Baby’s First Business Trip (TM) took me across the country to sunny LA. Jewy academics from all over had braved East Coast storms and hauled babies to make it, and some — including one of my bosses — were thwarted over and over. I had to walk a couple of fierce, snowy blocks in Brooklyn to the A train to get to the airport; that was the worst of my trouble.
The first morning of the conference, I went to a panel where a fellow argued for the rehabilitation of an author who is minor, unlikeable, and dead. Academia in a nutshell, and it was not a nutshell I wanted to be in. It was over 70 degrees outside among the swaying palm trees, and if anything boring was happening out there I could always walk away from it.

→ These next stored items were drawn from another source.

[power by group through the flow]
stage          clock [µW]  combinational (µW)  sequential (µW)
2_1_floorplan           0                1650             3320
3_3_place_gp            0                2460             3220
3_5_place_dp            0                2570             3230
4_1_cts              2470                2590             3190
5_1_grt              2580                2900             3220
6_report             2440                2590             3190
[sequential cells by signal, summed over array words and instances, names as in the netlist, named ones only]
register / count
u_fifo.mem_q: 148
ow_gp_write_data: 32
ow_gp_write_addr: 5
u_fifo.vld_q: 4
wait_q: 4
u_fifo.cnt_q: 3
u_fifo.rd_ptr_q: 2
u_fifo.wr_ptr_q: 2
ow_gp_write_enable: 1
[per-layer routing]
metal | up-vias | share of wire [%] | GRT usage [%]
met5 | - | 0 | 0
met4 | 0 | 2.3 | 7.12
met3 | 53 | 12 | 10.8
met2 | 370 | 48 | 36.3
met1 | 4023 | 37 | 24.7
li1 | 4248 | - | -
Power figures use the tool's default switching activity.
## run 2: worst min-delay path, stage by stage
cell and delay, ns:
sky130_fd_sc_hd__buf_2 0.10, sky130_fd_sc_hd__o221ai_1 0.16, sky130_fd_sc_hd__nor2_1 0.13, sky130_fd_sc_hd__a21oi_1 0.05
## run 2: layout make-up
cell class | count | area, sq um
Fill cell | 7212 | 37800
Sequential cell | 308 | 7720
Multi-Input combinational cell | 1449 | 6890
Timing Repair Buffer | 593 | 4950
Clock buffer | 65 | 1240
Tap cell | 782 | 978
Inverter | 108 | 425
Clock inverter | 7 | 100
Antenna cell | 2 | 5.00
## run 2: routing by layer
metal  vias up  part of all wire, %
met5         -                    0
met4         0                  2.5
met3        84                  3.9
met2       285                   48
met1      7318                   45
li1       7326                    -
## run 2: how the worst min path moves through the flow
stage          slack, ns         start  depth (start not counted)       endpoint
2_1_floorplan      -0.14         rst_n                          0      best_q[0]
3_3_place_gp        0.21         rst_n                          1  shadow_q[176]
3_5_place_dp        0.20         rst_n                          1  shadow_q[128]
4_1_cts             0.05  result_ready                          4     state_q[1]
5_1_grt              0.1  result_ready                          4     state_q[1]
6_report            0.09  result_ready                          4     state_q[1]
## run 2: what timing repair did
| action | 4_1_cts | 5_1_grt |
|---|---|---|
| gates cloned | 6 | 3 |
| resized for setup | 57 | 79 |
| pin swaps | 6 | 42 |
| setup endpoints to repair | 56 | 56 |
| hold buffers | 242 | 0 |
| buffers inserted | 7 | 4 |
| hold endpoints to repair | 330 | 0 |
### config.mk
export PLATFORM = sky130hd
export DESIGN_NAME = relu_backprop_flat
export DESIGN_NICKNAME = d
export VERILOG_FILES = /design/src/rtl/relu_backprop_pkg.sv /design/src/rtl/relu_backprop_if.sv /design/src/rtl/relu_backprop_mask_fifo.sv /design/src/rtl/relu_backprop.sv /design/src/flat_wrapper.sv
export SDC_FILE = /design/constraint.sdc
export NUM_CORES = 1
export LEC_CHECK = 0
export CAP_MARGIN = 0
export CORE_MARGIN = 4
export CORE_UTILIZATION = 45
export CTS_CLUSTER_SIZE = 14
export DETAILED_ROUTE_END_ITERATION = 10
export PLACE_DENSITY = 0.83
export SLEW_MARGIN = 25
export SYNTH_ARGS = -nofsm -noshare
export SYNTH_HDL_FRONTEND = slang
export SYNTH_SLANG_ARGS = --single-unit
### constraint.sdc
create_clock -name clock_i -period 3.9 [get_ports clock_i]
set_input_delay 0.78 -clock clock_i [delete_from_list [all_inputs] [get_ports clock_i]]
set_output_delay 0.78 -clock clock_i [all_outputs]
set_load 0.005 [all_outputs]
### src/rtl/relu_backprop_pkg.sv
// Shared definitions for the relu backward-pass block: lane width and the
// per-lane relu sign test / gradient gate used by the top level.
package relu_backprop_pkg;

    localparam int LANE_W = 8;

    // A lane survives relu only when it is strictly positive as a signed byte.
    function automatic logic lane_active(input logic signed [LANE_W-1:0] lane);
        return ~lane[LANE_W-1] & (|lane[LANE_W-2:0]);
    endfunction

    function automatic logic [LANE_W-1:0] lane_gate(input logic keep,
                                                    input logic signed [LANE_W-1:0] lane);
        return keep ? lane : '0;
    endfunction

endpackage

The second speaker was more engaging, but still, I listened to my gut and spent the next several hours either by the pool or on the hotel patio. And I was productive! I had an energetic poolside conversation with the second speaker, whose book-in-progress about irony and the Holocaust could, I felt, benefit from a final chapter about film.
I also ran into and caught up with an old friend from summer camp, now a PhD candidate and an impressive scholar in her own right. She was the first of my run-ins with the past, the roster of which included an old professor from Swarthmore and an old neighbor from Brooklyn.
Everyone seemed familiar, even the folks I didn’t know directly. When I was introduced to a young woman named Miriam, it took us only five minutes to determine that we have a good friend in common: her brother’s housemate. The world is even smaller when you travel within the confines of a six-pointed star.
I saw my little brother, my cousin, and my May-As-Well-Be Sister-in-Law, a CA native who whisked me away in her silver BMW for an al fresco lunch in Santa Monica. At night, I slept in a pristine king-sized bed big enough to fit me and the population of Trinidad, with room for the seven dwarfs. Though I contemplated finding an actor or two to fill the emptiness, I refrained, because I am a modest East Coast girl at heart.
The flight back was easy but what followed was not. My uncle, who was diagnosed with stage four cancer just after my father died, has been moved to a hospice. He’s declining rapidly. So, after what will be a rushed Russian Christmas tomorrow morning in Westchester, I’m getting on another plane, this time with Mr. Ben, and going down to North Carolina for the weekend. My family will circle another deathbed. Then we will greet 2010, for which I am scared to have any hopes, except that enough will finally be enough.